The measles outbreak in South Carolina — the largest the United States has had in decades — has ended, state health officials announced Monday.
There were nearly 1,000 confirmed cases over about six months, including at least 21 hospitalizations. No new cases associated with the outbreak have been reported in more than 42 days, the state health department said, marking two incubation periods – the time it would take to get sick after being exposed to the virus – without any transmission.
The South Carolina outbreak started in October, contributing to a record-breaking year for measles cases in the US along with the large, deadly outbreak in West Texas. The nation is on track to record even more cases this year, which would again make it the worst year since measles was declared eliminated in the US in 2000 — a status that is now under threat.
Public health experts have largely attributed the rise in measles cases in the US to falling vaccination rates; more than 90% of the cases in South Carolina — and nationwide — have been among people who had not received the measles-mumps-rubella (MMR) vaccine. The vast majority are children.
But there is a very early signal that MMR vaccination rates may have ticked up among young children in the US.
Some experts say that hearing about multiple large outbreaks and record numbers of measles cases nationwide — and confronting exposures near home — could have encouraged some hesitant parents to vaccinate their kids, and there’s “cautious optimism” about a potential shift in vaccination trends.
Safe, effective vaccines
South Carolina public health leaders say that increasing vaccination coverage played a significant role in helping to get the outbreak under control.

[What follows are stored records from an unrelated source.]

==> src/rtl/pwm_submod.sv <==
module pwm_submod #(
  parameter int CW  = 16,
  parameter int PSW = 3,
  parameter int FQW = 4,
  parameter int AW  = 4
) (
  input  logic          clk,
  input  logic          rst_n,
  input  logic          wr_en,
  input  logic [AW-1:0] wr_addr,
  input  logic [CW-1:0] wr_data,
  output logic          out_a,
  output logic          out_b
);
  localparam int NREG = 7;
  localparam int PCW  = (1 << PSW) - 1;
  localparam int CTW  = 13;
  localparam int I_ST = 0, I_MID = 1, I_END = 2, I_AON = 3, I_AOFF = 4, I_BON = 5, I_BOFF = 6;
  localparam logic [AW-1:0] A_CTL = AW'(7), A_OUT = AW'(8), A_LDOK = AW'(9);

  logic [CW-1:0]  stg [NREG];
  logic [CW-1:0]  act [NREG];
  logic [CTW-1:0] ctl;
  logic [3:0]     octl;
  logic           load_ok;
  logic [PCW-1:0] pre;
  logic [CW-1:0]  cnt;
  logic [FQW-1:0] fq_cnt;
  logic           ra, rb;

  wire [PSW-1:0] ps    = ctl[PSW-1:0];
  wire [1:0]     lmode = ctl[4:3];
  wire [FQW-1:0] ldfq  = ctl[5 +: FQW];
  wire           sgn   = ctl[9];
  wire           indep = ctl[10];
  wire           src_b = ctl[11];
  wire           run   = ctl[12];
  wire           imm   = (lmode == 2'd0);

  wire [PCW-1:0] pre_lim = PCW'((1 << ps) - 1);
  wire tick = run && (pre == pre_lim);

  wire beyond = sgn ? ($signed(cnt) >= $signed(act[I_END])) : (cnt >= act[I_END]);
  wire [CW-1:0] nxt = beyond ? act[I_ST] : cnt + 1'b1;

  wire opp  = tick && ((lmode[0] && cnt == act[I_MID]) || (lmode[1] && beyond));
  wire hit  = opp && (fq_cnt == ldfq);
  wire do_load = load_ok && (imm || hit);
  wire ldok_wr = wr_en && (wr_addr == A_LDOK) && wr_data[0];

  always_ff @(posedge clk or negedge rst_n) begin
    if (!rst_n) begin
      for (int i = 0; i < NREG; i++) begin
        stg[i] <= '0;
        act[i] <= '0;
      end
      ctl  <= '0;
      octl <= '0;
    end else begin
      if (wr_en && wr_addr < AW'(NREG)) stg[wr_addr[2:0]] <= wr_data;
      if (wr_en && wr_addr == A_CTL) ctl <= wr_data[CTW-1:0];
      if (wr_en && wr_addr == A_OUT) octl <= wr_data[3:0];
      if (do_load)
        for (int i = 0; i < NREG; i++) act[i] <= stg[i];
    end
  end

  always_ff @(posedge clk or negedge rst_n) begin
    if (!rst_n)       load_ok <= 1'b0;
    else if (ldok_wr) load_ok <= 1'b1;
    else if (do_load) load_ok <= 1'b0;
  end

  always_ff @(posedge clk or negedge rst_n) begin
    if (!rst_n)           pre <= '0;
    else if (!run || tick) pre <= '0;
    else                  pre <= pre + 1'b1;
  end

  always_ff @(posedge clk or negedge rst_n) begin
    if (!rst_n)      fq_cnt <= '0;
    else if (!run)   fq_cnt <= '0;
    else if (opp)    fq_cnt <= hit ? '0 : fq_cnt + 1'b1;
  end

  always_ff @(posedge clk or negedge rst_n) begin
    if (!rst_n) begin
      cnt <= '0;
      ra  <= 1'b0;
      rb  <= 1'b0;
    end else if (!run) begin
      cnt <= act[I_ST];
      ra  <= 1'b0;
      rb  <= 1'b0;
    end else if (tick) begin
      cnt <= nxt;
      if (nxt == act[I_AOFF])     ra <= 1'b0;
      else if (nxt == act[I_AON]) ra <= 1'b1;
      if (nxt == act[I_BOFF])     rb <= 1'b0;
      else if (nxt == act[I_BON]) rb <= 1'b1;
    end
  end

  wire pa = (indep || !src_b) ? ra : ~rb;
  wire pb = (indep || src_b) ? rb : ~ra;
  assign out_a = octl[2] & (pa ^ octl[0]);
  assign out_b = octl[3] & (pb ^ octl[1]);
endmodule
==> src/rtl/bemf_seq_pkg.sv <==
package bemf_seq_pkg;
  localparam int unsigned NUM_PH = 3;
  localparam int unsigned SEL_W  = 2;

  typedef enum logic [1:0] {
    ST_IDLE   = 2'b00,
    ST_SEEK_D = 2'b01,
    ST_SEEK_Z = 2'b10
  } seq_st_e;
endpackage

==> src/rtl/bemf_phase_mux.sv <==
module bemf_phase_mux #(
  parameter int unsigned NUM_PH = 3,
  parameter int unsigned SEL_W  = 2
) (
  input  logic [NUM_PH-1:0] cmp_i,
  input  logic [SEL_W-1:0]  sel_i,
  output logic              cmp_o,
  output logic              valid_o
);
  always_comb begin
    cmp_o   = 1'b0;
    valid_o = 1'b0;
    for (int i = 0; i < NUM_PH; i++) begin
      if (sel_i == SEL_W'(i)) begin
        cmp_o   = cmp_i[i];
        valid_o = 1'b1;
      end
    end
  end
endmodule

“Vaccination – combined with other opportunities for good, solid public health work – really can be effective, even against some of the most contagious viruses,” Dr. Brannon Traxler, deputy director and chief medical officer with the South Carolina Department of Public Health, said at a news briefing Wednesday.

The MMR vaccine is highly effective. One dose prevents disease about 93% of the time, and two doses raise that protection to 97%. Sean Rayford/Getty Images
Along with vaccination, aggressive contact tracing, case investigation and quarantine protocols helped “put a fire break ring around” the outbreak as it burned through the susceptible population, Traxler said. But the response cost the state about $2 million.